Akan tetapi, saat itu juga dia mendapatkan sebuah pesan.
[Angkat telepon dariku, Nadira! Rio masuk ruang ICU!] ~ Dokter Danish.
Walau ia sedang batuk parah, tapi akhirnya Nadira berlari ke arah kamar mandi. Dia segera mengangkat panggilan video yang ia terima.
Dari seberang tak terdengar suara apa pun, tapi layar panggilan video menunjukkan pemandangan seorang anak kecil yang berbaring di ruang ICU.
Hal tersebut membuat Nadira menangis dan putus asa. “Rio ....” Nadira mengucapkan dengan lirih sambil mengusap layar ponselnya.
Air matanya kembali mengalir sambil terus menatap bagaimana selang dan kabel-kabel dari mesin kesehatan itu terhubung pada tubuh anak kecil itu.
“Kita pasti bisa menyembuhkan Rio! Kau yang tabah, ya!” pinta pria dari seberang panggilan tersebut yang tak lain adalah seorang dokter spesialis.
“Terima kasih, Dok!”
“Nadira, aku menyarankan agar kau segera memberikan sel punca untuk anakmu jika kau tak ingin dia menjalani kemoterapi.”

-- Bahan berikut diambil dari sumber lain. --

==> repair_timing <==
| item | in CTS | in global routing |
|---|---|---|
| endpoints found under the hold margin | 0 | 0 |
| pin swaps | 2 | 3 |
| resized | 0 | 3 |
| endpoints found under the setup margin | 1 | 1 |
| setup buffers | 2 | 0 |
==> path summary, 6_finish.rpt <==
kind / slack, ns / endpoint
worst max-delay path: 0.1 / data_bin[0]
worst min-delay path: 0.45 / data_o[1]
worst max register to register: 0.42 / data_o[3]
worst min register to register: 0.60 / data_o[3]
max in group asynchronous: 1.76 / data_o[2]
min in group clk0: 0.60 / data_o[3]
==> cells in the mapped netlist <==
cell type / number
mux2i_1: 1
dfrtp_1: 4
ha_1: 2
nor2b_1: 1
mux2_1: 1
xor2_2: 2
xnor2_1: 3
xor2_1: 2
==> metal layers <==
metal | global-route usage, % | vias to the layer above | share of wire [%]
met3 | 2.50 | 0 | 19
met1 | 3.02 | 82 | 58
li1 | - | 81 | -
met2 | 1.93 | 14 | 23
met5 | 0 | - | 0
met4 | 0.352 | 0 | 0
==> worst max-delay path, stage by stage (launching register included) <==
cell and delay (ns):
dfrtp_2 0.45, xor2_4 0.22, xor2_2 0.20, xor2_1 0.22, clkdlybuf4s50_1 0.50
## /design/flow/design.v

```verilog
module sync_mux(
    clk_0,
    clk_1,
    rst_n,
    en,
    data_i,
    data_o
    );
    parameter integer DATA_WIDTH    = 32;         
    parameter integer SYNC          = 2;         
    parameter integer RST_MODE      = 0;         
    localparam C_SYNC = (SYNC == 0)? 2 : SYNC + 1;
    localparam N_SYNC = (SYNC == 0)? 1 : SYNC;
    input                           clk_0;
    input                           clk_1;
    input                           rst_n;
    input                           en;
    input [DATA_WIDTH - 1 : 0]      data_i;
    output  [DATA_WIDTH - 1 : 0]    data_o;
    reg [DATA_WIDTH - 1 : 0]        data_reg;
    reg [DATA_WIDTH - 1 : 0]        mux_reg;
    reg [C_SYNC - 1 : 0]            en_shift;
    reg                             en_reg;
    wire [DATA_WIDTH - 1 : 0]       mux_data;
    assign mux_data = (en_shift[N_SYNC - 1])? mux_reg : data_reg;
    assign data_o   = mux_reg;
    always @(posedge clk_0 or negedge rst_n)
        begin
            if (~rst_n)
                begin
                    data_reg    <= {DATA_WIDTH{1'b0}};
                    en_reg      <= 1'b0;
                end
            else
                begin
                    data_reg    <= data_i;
                    en_reg      <= en;
                end
        end
    always @(posedge clk_1 or negedge rst_n)
        begin
            if (~rst_n)
                begin
                    mux_reg     <= {DATA_WIDTH{1'b0}};
                    en_shift    <= {C_SYNC{1'b0}};
                end
            else
                begin
                    mux_reg     <= mux_data;
                    en_shift    <= {en_shift[C_SYNC - 2 : 0], clk_0};
                end
        end
endmodule
```

## /design/flow/run.sh

```bash
#!/bin/bash
# OpenROAD 26Q1-2900-gdf79404cd8, Yosys 0.63+post, stock flow scripts
make -C /OpenROAD-flow-scripts/flow DESIGN_CONFIG=/design/flow/config.mk WORK_HOME=/design/flow/orfs finish
```

## /design/flow/constraint.sdc

```tcl
current_design sync_mux

set clk_period 1.8
set clk_io_pct 0.2

create_clock -name clk0 -period $clk_period [get_ports {clk_0}]
create_clock -name clk1 -period $clk_period [get_ports {clk_1}]

set non_clock_inputs [all_inputs -no_clocks]
set_input_delay [expr $clk_period * $clk_io_pct] -clock clk0 $non_clock_inputs
set_output_delay [expr $clk_period * $clk_io_pct] -clock clk0 [all_outputs]
```

## /design/flow/config.mk

```make
export PLATFORM = sky130hd
export DESIGN_NAME = sync_mux
export DESIGN_NICKNAME = sync_mux
export VERILOG_FILES = /design/flow/design.v
export SDC_FILE = /design/flow/constraint.sdc
export NUM_CORES = 4
export LEC_CHECK = 1
export CORE_UTILIZATION = 40
```

==> GITHUB_STEP_SUMMARY <==
### Yosys + OpenROAD results

| Metric | Value |
|---|---|
| Hold path startpoint | `clk_0` |
| Crit path max fanout | `2` |
| Buffer and inverter count on the worst path | `1` |
| Crit path kind | `flip-flop to output pin` |
| DRC errors left | `0` |
| Unique cell types | `5` |
| R2R Setup Slk | `about 0.47 ns` |
| Die height | `about 76 um` |
| Antenna Cells | `0` |
| Failing checks | `negative hold slack` |
| RSZ-0062 raised after global routing | `no` |
| Top cell excl fill/tap | `dfrtp_1` |
| Chip area | `between 5000 and 6000 sq um` |
| Gr ovfl total | `0` |
| CP arrival | `roughly 1.1 ns` |
| Clock Skews | `0.00370 ns` |
| Max IR drop VDD | `between 0.0007 and 0.0008 V` |
| CP max stage delay | `roughly 0.48 ns` |
| Pins Over Slew Limit | `0` |
| Ys cells | `102` |
| Vias in the first global route | `1272` |
| Clk pin slew, worst setup/hold paths | `0.07 ns` |
| Boundary pin count | `around 70` |
| Worst path slowest cell | `clkdlybuf4s50_1` |
| Die width | `about 76 um` |
| CP startpoint kind | `flip-flop` |
| Hold Path Stages | `2` |
| TritonCTS clock tree | `built` |
| Drt via density | `4.35` |
| Placeable Area | `between 5000 and 6000 sq um` |
| Final instance area | `about 3100 sq um` |
| P_int | `between 3 and 4 mW` |
| Least-Margin Pin Slew | `roughly 0.5 ns` |
| Yosys synthesis chip area | `about 2200 sq um` |
| Syn avg cell area | `around 22 sq um` |
| HPWL Detailed | `approximately 2400 um` |
| Post-route ant nets | `0` |
| Reg2reg start | `en_shift[1]` |
| Flop pwr share | `0.439` |
| Log Warnings | `27` |
| PD cells | `approximately 1600 nW/um^2` |
| Sw power | `1.13 mW` |
| Layout area overhead | `43.1%` |
| Synth Seq Share | `0.752` |
| PostCTS Resize Cnt | `0` |
| Kind of cell adding the most delay to the critical path | `buffers and inverters` |
| Port buffer count | `roughly 65` |
| Fp_density | `0.422` |
| Share of cells above drive strength 1 | `0.282` |
| Hold Crit Class | `clock port to flip-flop` |
| Worst path required time | `roughly 1.4 ns` |
| Sw Share | `0.222` |
| Max_slew headroom | `0.667` |
| First-pass GRT wire length | `between 6000 and 7000 um` |
| Hold Fails Final Rpt | `1` |
| Comb area | `roughly 470 sq um` |
| RR Endpoint | `mux_reg[24]` |
| Routability-driven placement congestion ratio | `around 0.71` |
| Combinational Power Share | `0.315` |
| Via Count | `1122` |
| Min Hold Slack | `-0.0581 ns` |
| Final wirelength | `between 3000 and 4000 um` |
| Yosys warning count | `1` |
| Status | `finished with violations` |
| Min-Delay Endpoint | `en_shift[0]` |
| Largest net degree at the start of global routing | `30` |
| Initial antenna violation count | `0` |
| Drt first pass iters | `2` |
| Leakage | `between 1 and 1.5 nW` |
| FILL cells | `398` |
| Flop area | `1650 sq um` |
| Synthesized cell area | `2200 sq um` |
| Initial DRC Count | `39` |
| FF-to-FF path depth | `2` |
| Num rows | `26` |
| Wirelength per Cell | `roughly 14 um` |
| Worst-path cell chain | `clkdlybuf4s50_1` |
| # setup viols final | `0` |
| Max-Cap Viols | `0` |
| Clk pwr share | `0.247` |
| Mapped Cells | `around 100` |
| All-Layer GR Usage | `0.152` |
| Placed instance area | `2920 sq um` |
| Post-synth regs | `around 66` |
| Most frequent logic cells in the routed design | `dfrtp_1, clkdlybuf4s50_1, mux2_4` |
| Worst Setup End Kind | `output pin` |
| Setup TNS | `0 ns` |
--- design.v ---
module register_file(
output [63:0] read_data_1, read_data_2,
input [63:0] write_reg_data,
input [4:0] read_1_addr, read_2_addr, write_addr,
input regWrite_en, clk, rst
);
reg [63:0] regArray [31:0];
assign read_data_1 = regArray[read_1_addr];
assign read_data_2 = regArray[read_2_addr];
always@(posedge clk) begin
    if(regWrite_en)begin
        regArray[write_addr]=write_reg_data;
    end
    if(rst==1) begin
        for(integer i=0; i<32; i=i+1) begin
            regArray[i] <= 64'b0;
        end
    end
    regArray[0] = 64'b0;
end
endmodule
--- constraint.sdc ---
current_design register_file

set clk_period 10.2
set clk_io_pct 0.2

create_clock -name clk0 -period $clk_period [get_ports {clk}]

set non_clock_inputs [all_inputs -no_clocks]
set_input_delay [expr $clk_period * $clk_io_pct] -clock clk0 $non_clock_inputs
set_output_delay [expr $clk_period * $clk_io_pct] -clock clk0 [all_outputs]
--- run.sh ---
#!/bin/bash
# OpenROAD 26Q1-2900-gdf79404cd8, Yosys 0.63+post, stock flow scripts
make -C /OpenROAD-flow-scripts/flow DESIGN_CONFIG=/design/flow/config.mk WORK_HOME=/design/flow/orfs finish
--- config.mk ---
export PLATFORM = sky130hd
export DESIGN_NAME = register_file
export DESIGN_NICKNAME = register_file
export VERILOG_FILES = /design/flow/design.v
export SDC_FILE = /design/flow/constraint.sdc
export NUM_CORES = 4
export LEC_CHECK = 1
export CORE_UTILIZATION = 30
==> run_results.csv <==
group,metric,value,unit
outcome,status,"finished, final reports clean",
layout,top_register,"regArray",
timing,hold_viol,0,
worst_hold_path,holdCritPathClass,"flop to flop",
pwr,total_power,17.3,mW
placement,post_dp_cell_area,0.106,mm^2
pwr,peakVddDrop,0.145,mV
worst_setup_path,critPathCaptureType,"output pin",
synth,synth.top_cell.area_share,39.7,%
clock_network,clock_sinks,1984,
run,warnings,44,
synth,ys_chip_area,0.100,mm^2
grt,antenna_found_initial,32,
worst_setup_path,critPathArrivalTime,5860,ps
pwr,p_int,12.8,mW
clock_network,cts_max_path_buffers,4,
routing,drtPass1Iterations,6,
worst_setup_path,crit_type,"input port to output pin",
routing,drc,0,
timing,maxSlewViolCount,0,
synth,top_area_cell,"dfxtp_1",
placement,gp_congestion,0.959,
routing,drtIter0Drc,8981,
die,die_h,579,um
clock_network,h-tree-depth,4,
clock_network,cts_resized,0,
grt,first_global_vias,89700,
clock_network,cts_setup_buffers,0,
grt,grt_pass1_wl,642,mm
timing,setup_viol,0,
pwr,power.share.sequential,45.3,%
synth,synth_cells,11500,
worst_setup_path,startpoint_type,"input port",
worst_setup_path,worstPathRequired,8160,ps
routing,ant_nets,0,
timing,tightest_slew,1270,ps
die,dieArea,0.336,mm^2
pwr,switching_power,4.50,mW
synth,synth.most_common_cell,"nand2_1",
timing,skew,0,ps
synth,ys_seq_share,39.7,%
timing,max_freq,0.127,GHz
placement,place_ws,2410,ps
synth,mappedNetlistArea,0.100,mm^2
synth,synthTopCellsByArea,"dfxtp_1, mux4_2, nand2_1",
pwr,switching_share,26.0,%
placement,place_hpwl,265,mm
layout,largest_reg_flops,1984,
placement,placement.io_buffers,209,
timing,grt_setup_unrepaired,"no",
layout,fin_area,0.113,mm^2
layout,final_util,34.1,%
timing,setup_tns,0,ps
grt,grt_max_degree,137,
synth,synth_cell_type_count,52,
synth,synth.top_cells.by_count,"nand2_1, a21oi_1, dfxtp_1, clkbuf_1, mux4_2",
die,initCoreUtil,30.2,%
timing,slew_headroom,14.5,%
run,drv_cap,0,
grt,gr-total-overflow,0,
clock_network,clock_latency,870,ps
synth,synth.avg_cell_area,8.67,um^2
pwr,clockPowerShare,45.9,%
clock_network,clk_pin_slew_worst_paths,60,ps
routing,dr_total_vias,91800,
die,io_pins,210,
clock_network,cts.root.buffer_cell,"clkbuf_16",
clock_network,tritoncts,"yes",
routing,vias_per_cell,5.88,
die,coreArea,0.331,mm^2
grt,grtUsageTotal,27.4,%
layout,syn_to_final_growth,13.0,%
routing,wirelength,451,mm
layout,largestRegisters,"regArray x1984",
synth,edf_count,0,
clock_network,holdBufCountCts,0,
synth,ys_ff,1984,
timing,fin_crit_sh,77.4,%
timing,fin_crit,7900,ps
synth,ys_cells,11500,
layout,n_fill_cell,33400,
pwr,p_leak,35.9,nW
worst_setup_path,crit_fanout,56,
die,rows,211,
die,dieWidth,579,um
timing,fin_ws,2300,ps
synth,yosys_warnings,1,
synth,async_reset_ff_share,0,%
synth,synth-main-ff-cell,"dfxtp_1",
clock_network,cts-buffers-inserted,205,
pwr,powerDensity,153,mW/mm^2
layout,drive_gt1_share,15.5,%
routing,wl_per_cell,28.9,um
pwr,comb_power_share,8.8,%
## through the flow
| stage | hold WS [ps] | instances |
|---|---|---|
| floorplan | 442 | 11500 |
| global placement | 449 | 15300 |
| global route | 479 | 15600 |
| detailed placement | 457 | 15300 |
| CTS | 465 | 15600 |
| finish | 463 | 15600 |
## critical path: stages
cell and delay [ps]:
buf_8 400, buf_4 500, nand2_4 400, buf_4 410, o221ai_1 260, a21oi_1 110
o31ai_2 850, buf_4 240, clkdlybuf4s50_1 460
## layer usage
metal	up-vias	GRT usage [%]	wire, um
li1	39400	-	-
met1	44500	31.5	152000
met2	6181	39.5	193000
met3	1691	15.4	69900
met4	46	17.2	36100
met5	-	1.04	838
## cell usage in the layout (no fill, tap or decap), types with 22 or more instances in the layout
cell type and n:
nand2_1 4145, a21oi_1 2073, dfxtp_1 1984, mux4_2 842, buf_4 334, mux2i_1 228
clkbuf_16 207, clkdlybuf4s50_1 199, mux2_2 125, a22o_1 114, a22oi_1 106, o221ai_1 77
nor2_1 58, nand3_1 47, o21ai_1 46, clkbuf_8 44, o31ai_1 42, nor2b_1 37
a211oi_1 37, clkinv_2 35, a221oi_1 35, clkbuf_1 35, nand2_4 33, o21bai_1 33
a31o_1 33, nor2_4 32, a221o_1 29, buf_12 23, o22ai_1 22
## layout make-up
cell class	count	area [um^2]	area share, %
Sequential cell	1984	39700	35.1
Inverter	6	43.8	0.0388
Tap cell	4366	5460	4.83
Clock inverter	70	937	0.829
Timing Repair Buffer	565	5100	4.51
Antenna cell	18	45.0	0.0399
Multi-Input combinational cell	8337	55800	49.4
Clock buffer	286	5920	5.24
## final timing paths
kind	startpoint	endpoint	slack [ps]	cells after the start
worst min-delay path	regArray[15][48]	regArray[15][48]	460	2
worst min register to register	regArray[15][48]	regArray[15][48]	460	2
worst max-delay path	read_2_addr[1]	read_data_2[21]	2300	9
worst max register to register	regArray[16][42]	regArray[16][42]	9480	2
## power groups by stage
stage | Sequential [mW] | Combinational (mW) | Clock, mW
4_1_cts | 7.84 | 1.47 | 7.96
5_1_grt | 7.85 | 1.55 | 8.24
6_report | 7.85 | 1.52 | 7.93
## cell families after synthesis
kind of cell,Yosys count,share of synthesized area (%)
AND/OR/NAND/NOR,4407,16.9
flip-flops,1984,39.7
AND-OR/OR-AND,2717,15.5
multiplexers,1213,22.9
buffers and inverters,1212,5.05
Power figures rest on the tool's default switching activity, not on a simulated workload.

Mendengar itu Nadira hanya mengangguk sambil tersenyum.
“Kau dan suamimu ... pasti bisa melakukannya,” timpal sang dokter dengan suara yang agak ragu. Dia menguatkan Nadira, tapi dia juga sebenarnya tahu bagaimana hubungan perempuan Nadira dengan suaminya.
Saat Nadira sedang bersedih melihat nasib sang anak di ruang ICU melalui panggilan telepon. Mendadak pintu kamar mandi pun didobrak.
‘Brak!’
Mata yang merah menyala menatap Nadira dengan penuh kemarahan.
“Ra ... Rangga ...,” lirihnya.
Saat itu juga pria tersebut mencibir. “Kau dan pria itu, ternyata ....”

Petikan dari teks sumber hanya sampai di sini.